Ryu Jang-ha (born 1966) is a South Korean film director and screenwriter.

== Career ==
Born in 1966 in Seoul, South Korea, Ryu graduated from Chung-Ang University. He also graduated as the best student from the 12th Korean Academy of Film Arts. In 1998, he worked as assistant to director Hur Jin-ho's debut feature film Christmas in August.

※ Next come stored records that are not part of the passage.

==> src/flat_wrapper.sv <==
// flat-port wrapper written by rule: the top's interface ports become plain ports
module weekday_seg_scanner_flat 
#(
  parameter int unsigned NUM_DIGITS = 3,
  parameter int unsigned SCAN_DIV   = 1000,
  parameter int unsigned BLINK_DIV  = 50000,
  parameter bit          ACTIVE_LOW = 1'b0
)
  (clk_i, rst_i, bus_day_tick, bus_load_en, bus_load_day, bus_set_mode, bus_set_inc, bus_set_dec, bus_day_out, bus_seg, bus_digit_en);
  weekday_seg_scanner_if #(.NUM_DIGITS(NUM_DIGITS)) bus_i ();
  input  logic clk_i;
  input  logic rst_i;
  input wire logic [$bits(bus_i.day_tick)-1:0] bus_day_tick;
  input wire logic [$bits(bus_i.load_en)-1:0] bus_load_en;
  input wire logic [$bits(bus_i.load_day)-1:0] bus_load_day;
  input wire logic [$bits(bus_i.set_mode)-1:0] bus_set_mode;
  input wire logic [$bits(bus_i.set_inc)-1:0] bus_set_inc;
  input wire logic [$bits(bus_i.set_dec)-1:0] bus_set_dec;
  output wire logic [$bits(bus_i.day_out)-1:0] bus_day_out;
  output wire logic [$bits(bus_i.seg)-1:0] bus_seg;
  output wire logic [$bits(bus_i.digit_en)-1:0] bus_digit_en;
  assign bus_i.day_tick = bus_day_tick;
  assign bus_i.load_en = bus_load_en;
  assign bus_i.load_day = bus_load_day;
  assign bus_i.set_mode = bus_set_mode;
  assign bus_i.set_inc = bus_set_inc;
  assign bus_i.set_dec = bus_set_dec;
  assign bus_day_out = bus_i.day_out;
  assign bus_seg = bus_i.seg;
  assign bus_digit_en = bus_i.digit_en;
  weekday_seg_scanner #(.NUM_DIGITS(NUM_DIGITS), .SCAN_DIV(SCAN_DIV), .BLINK_DIV(BLINK_DIV), .ACTIVE_LOW(ACTIVE_LOW)) u_core (.clk_i(clk_i), .rst_i(rst_i), .bus(bus_i));
endmodule
<file path="src/rtl/serial_four_bit_comparator_if.sv">
// serial_four_bit_comparator_if: operand/result handshake bundle for the serial comparator
interface serial_four_bit_comparator_if;
    logic       in_valid;
    logic       in_ready;
    logic [3:0] A;
    logic [3:0] B;
    logic       out_valid;
    logic       out_ready;
    logic [3:0] R;
    logic       busy;
    logic [7:0] cmp_count;
    modport master (output in_valid, A, B, out_ready, input in_ready, out_valid, R, busy, cmp_count);
    modport slave (input in_valid, A, B, out_ready, output in_ready, out_valid, R, busy, cmp_count);
endinterface

</file>
<file path="src/rtl/serial_four_bit_comparator.sv">
// serial_four_bit_comparator: bit-serial MSB-first unsigned compare, R={gt,lt,eq,ne}; define EARLY_EXIT_EN to finish on the first differing bit
module serial_four_bit_comparator (
    input logic clk,
    input logic rst,
    serial_four_bit_comparator_if.slave bus
);
    typedef enum logic [1:0] {IDLE, SHIFT, DONE} state_t;
    state_t state;
    logic [3:0] a_sh, b_sh;
    logic [1:0] idx;
    logic gt, lt, gt_n, lt_n, last;
    // flag update from the current MSB pair; a decided flag blocks any later change
    always_comb begin
        gt_n = gt | (~gt & ~lt & a_sh[3] & ~b_sh[3]);
        lt_n = lt | (~gt & ~lt & ~a_sh[3] & b_sh[3]);
`ifdef EARLY_EXIT_EN
        last = (idx == 2'd0) | gt_n | lt_n;
`else
        last = idx == 2'd0;
`endif
    end
    // control FSM with registered handshake outputs and result
    always_ff @(posedge clk or posedge rst) begin
        if (rst) begin
            state         <= IDLE;
            a_sh          <= 4'd0;
            b_sh          <= 4'd0;
            idx           <= 2'd0;
            gt            <= 1'b0;
            lt            <= 1'b0;
            bus.in_ready  <= 1'b1;
            bus.out_valid <= 1'b0;
            bus.R         <= 4'd0;
            bus.busy      <= 1'b0;
            bus.cmp_count <= 8'd0;
        end else begin
            case (state)
                IDLE: if (bus.in_valid) begin
                    a_sh         <= bus.A;
                    b_sh         <= bus.B;
                    gt           <= 1'b0;
                    lt           <= 1'b0;
                    idx          <= 2'd3;
                    state        <= SHIFT;
                    bus.in_ready <= 1'b0;
                    bus.busy     <= 1'b1;
                end
                SHIFT: begin
                    a_sh <= a_sh << 1;
                    b_sh <= b_sh << 1;
                    gt   <= gt_n;
                    lt   <= lt_n;
                    idx  <= idx - 2'd1;
                    if (last) begin
                        state         <= DONE;
                        bus.out_valid <= 1'b1;
                        bus.R         <= {gt_n, lt_n, ~gt_n & ~lt_n, gt_n | lt_n};
                    end
                end
                DONE: if (bus.out_ready) begin
                    state         <= IDLE;
                    bus.out_valid <= 1'b0;
                    bus.R         <= 4'd0;
                    bus.busy      <= 1'b0;
                    bus.in_ready  <= 1'b1;
                    bus.cmp_count <= bus.cmp_count + 8'd1;
                end
                default: state <= IDLE;
            endcase
        end
    end
endmodule

</file>
<file path="src/flat_wrapper.sv">
// flat-port wrapper written by rule: the top's interface ports become plain ports
module serial_four_bit_comparator_flat 
  (clk, rst, bus_in_valid, bus_A, bus_B, bus_out_ready, bus_in_ready, bus_out_valid, bus_R, bus_busy, bus_cmp_count);
  serial_four_bit_comparator_if bus_i ();
  input logic clk;
  input logic rst;
  input wire logic [$bits(bus_i.in_valid)-1:0] bus_in_valid;
  input wire logic [$bits(bus_i.A)-1:0] bus_A;
  input wire logic [$bits(bus_i.B)-1:0] bus_B;
  input wire logic [$bits(bus_i.out_ready)-1:0] bus_out_ready;
  output wire logic [$bits(bus_i.in_ready)-1:0] bus_in_ready;
  output wire logic [$bits(bus_i.out_valid)-1:0] bus_out_valid;
  output wire logic [$bits(bus_i.R)-1:0] bus_R;
  output wire logic [$bits(bus_i.busy)-1:0] bus_busy;
  output wire logic [$bits(bus_i.cmp_count)-1:0] bus_cmp_count;
  assign bus_i.in_valid = bus_in_valid;
  assign bus_i.A = bus_A;
  assign bus_i.B = bus_B;
  assign bus_i.out_ready = bus_out_ready;
  assign bus_in_ready = bus_i.in_ready;
  assign bus_out_valid = bus_i.out_valid;
  assign bus_R = bus_i.R;
  assign bus_busy = bus_i.busy;
  assign bus_cmp_count = bus_i.cmp_count;
  serial_four_bit_comparator u_core (.clk(clk), .rst(rst), .bus(bus_i));
endmodule
</file>
==> config.mk <==
export PLATFORM = sky130hd
export DESIGN_NAME = aux_bram_wr_master
export DESIGN_NICKNAME = d
export VERILOG_FILES = /design/src/rtl/aux_bram_wr_master.sv
export SDC_FILE = /design/constraint.sdc
export NUM_CORES = 1
export LEC_CHECK = 0
export CORE_AREA = 2 2 246 248
export CTS_CLUSTER_DIAMETER = 30
export CTS_CLUSTER_SIZE = 40
export DETAILED_ROUTE_END_ITERATION = 12
export DIE_AREA = 0 0 248 250
export SETUP_SLACK_MARGIN = 0.1
export SLEW_MARGIN = 40
export SYNTH_ARGS = -nofsm -noshare
export SYNTH_HDL_FRONTEND = slang
export SYNTH_SLANG_ARGS = --single-unit
export TNS_END_PERCENT = 100
==> constraint.sdc <==
create_clock -name clk -period 8.72 [get_ports clk]
set_input_delay 1.308 -clock clk [delete_from_list [all_inputs] [get_ports clk]]
set_output_delay 1.308 -clock clk [all_outputs]
set_load 0.02 [all_outputs]
==> src/rtl/aux_bram_wr_master.sv <==
// Write initiator for the auxiliary BRAM slave: splits one descriptor into bursts of
// command + data words. Optional completion watchdog under AUX_WR_TIMEOUT_EN.
module aux_bram_wr_master #(
   parameter int DATA_W     = 256,
   parameter int LOG2_BURST = 4,
   parameter int PD_W       = 2 + LOG2_BURST + 32 + DATA_W
`ifdef AUX_WR_TIMEOUT_EN
   , parameter int TIMEOUT_CYC = 1024
`endif
) (
   input  logic              clk,
   input  logic              rst_n,
   input  logic              start,
   input  logic [31:0]       start_addr,
   input  logic [31:0]       total_beats,
   output logic              busy,
   output logic              done,
   input  logic              in_vld,
   output logic              in_rdy,
   input  logic [DATA_W-1:0] in_dat,
   output logic              wr_req_vld,
   output logic [PD_W-1:0]   wr_req_pd,
   input  logic              wr_complete
`ifdef AUX_WR_TIMEOUT_EN
   , output logic            timeout
`endif
);

   localparam int          BW    = LOG2_BURST + 1;
   localparam logic [31:0] BURST = 32'(1) << LOG2_BURST;
   localparam int          BSH   = $clog2(DATA_W / 8);

   typedef enum logic [1:0] {IDLE, CMD, DATA, WAIT_CMPL} state_t;

   state_t                state_q;
   logic [31:0]           addr_q;
   logic [31:0]           remaining_q;
   logic [BW-1:0]         beats_q;
   logic                  last_q;
   logic [LOG2_BURST-1:0] cnt_q;
   logic                  wr_req_vld_q;
   logic [PD_W-1:0]       wr_req_pd_q;
   logic                  done_q;
`ifdef AUX_WR_TIMEOUT_EN
   logic [15:0]           tmo_cnt_q;
   logic                  timeout_q;
`endif

   logic [BW-1:0]         beats_d;
   logic                  last_d;
   logic                  last_beat_d;
   logic [PD_W-1:0]       cmd_pd_d;
   logic [PD_W-1:0]       dat_pd_d;

   always_comb begin
      beats_d     = (remaining_q > BURST) ? BURST[BW-1:0] : remaining_q[BW-1:0];
      last_d      = (remaining_q <= BURST);
      last_beat_d = ({1'b0, cnt_q} == (beats_q - BW'(1)));
      cmd_pd_d                       = '0;
      cmd_pd_d[PD_W-1]               = 1'b1;
      cmd_pd_d[32+LOG2_BURST]        = last_d;
      cmd_pd_d[32 +: LOG2_BURST]     = LOG2_BURST'(beats_d - BW'(1));
      cmd_pd_d[31:0]                 = addr_q;
      dat_pd_d                       = '0;
      dat_pd_d[DATA_W-1:0]           = in_dat;
   end

   always_ff @(posedge clk or negedge rst_n) begin
      if (!rst_n) begin
         state_q      <= IDLE;
         addr_q       <= '0;
         remaining_q  <= '0;
         beats_q      <= '0;
         last_q       <= 1'b0;
         cnt_q        <= '0;
         wr_req_vld_q <= 1'b0;
         wr_req_pd_q  <= '0;
         done_q       <= 1'b0;
`ifdef AUX_WR_TIMEOUT_EN
         tmo_cnt_q    <= '0;
         timeout_q    <= 1'b0;
`endif
      end else begin
         // Bus word and pulses are single-cycle unless re-issued below.
         wr_req_vld_q <= 1'b0;
         wr_req_pd_q  <= '0;
         done_q       <= 1'b0;
`ifdef AUX_WR_TIMEOUT_EN
         timeout_q    <= 1'b0;
`endif
         case (state_q)
            IDLE: begin
               if (start) begin
                  if (total_beats != '0) begin
                     addr_q      <= start_addr;
                     remaining_q <= total_beats;
                     state_q     <= CMD;
                  end else begin
                     done_q <= 1'b1;
                  end
               end
            end
            CMD: begin
               wr_req_vld_q <= 1'b1;
               wr_req_pd_q  <= cmd_pd_d;
               beats_q      <= beats_d;
               last_q       <= last_d;
               cnt_q        <= '0;
               state_q      <= DATA;
            end
            DATA: begin
               if (in_vld) begin
                  wr_req_vld_q <= 1'b1;
                  wr_req_pd_q  <= dat_pd_d;
                  cnt_q        <= cnt_q + LOG2_BURST'(1);
                  if (last_beat_d) begin
                     if (last_q) begin
                        state_q <= WAIT_CMPL;
                     end else begin
                        addr_q      <= addr_q + (32'(beats_q) << BSH);
                        remaining_q <= remaining_q - 32'(beats_q);
                        state_q     <= CMD;
                     end
                  end
               end
            end
            WAIT_CMPL: begin
`ifdef AUX_WR_TIMEOUT_EN
               if (wr_complete) begin
                  done_q    <= 1'b1;
                  tmo_cnt_q <= '0;
                  state_q   <= IDLE;
               end else if (tmo_cnt_q == 16'(TIMEOUT_CYC - 1)) begin
                  done_q    <= 1'b1;
                  timeout_q <= 1'b1;
                  tmo_cnt_q <= '0;
                  state_q   <= IDLE;
               end else begin
                  tmo_cnt_q <= tmo_cnt_q + 16'd1;
               end
`else
               if (wr_complete) begin
                  done_q  <= 1'b1;
                  state_q <= IDLE;
               end
`endif
            end
            default: state_q <= IDLE;
         endcase
      end
   end

   assign busy       = (state_q != IDLE);
   assign in_rdy     = (state_q == DATA);
   assign done       = done_q;
   assign wr_req_vld = wr_req_vld_q;
   assign wr_req_pd  = wr_req_pd_q;
`ifdef AUX_WR_TIMEOUT_EN
   assign timeout    = timeout_q;
`endif

endmodule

He reunited with Hur for his 2001 film One Fine Spring Day, writing the script as well as an assistant director.

== Filmography ==

=== As director ===
- Springtime (2004)
- Hello, Schoolgirl (2008)
- Pension: Dangerous Encounter (2018)

=== As assistant director ===
- Christmas in August (1998)
- One Fine Spring Day (2001)

=== As screenwriter ===
- One Fine Spring Day (2001)
- Springtime (2004)
- Hello, Schoolgirl (2008)

== Awards ==
- 2004 Tokyo International Film Festival: Asian Film Award - Special Mention (Springtime)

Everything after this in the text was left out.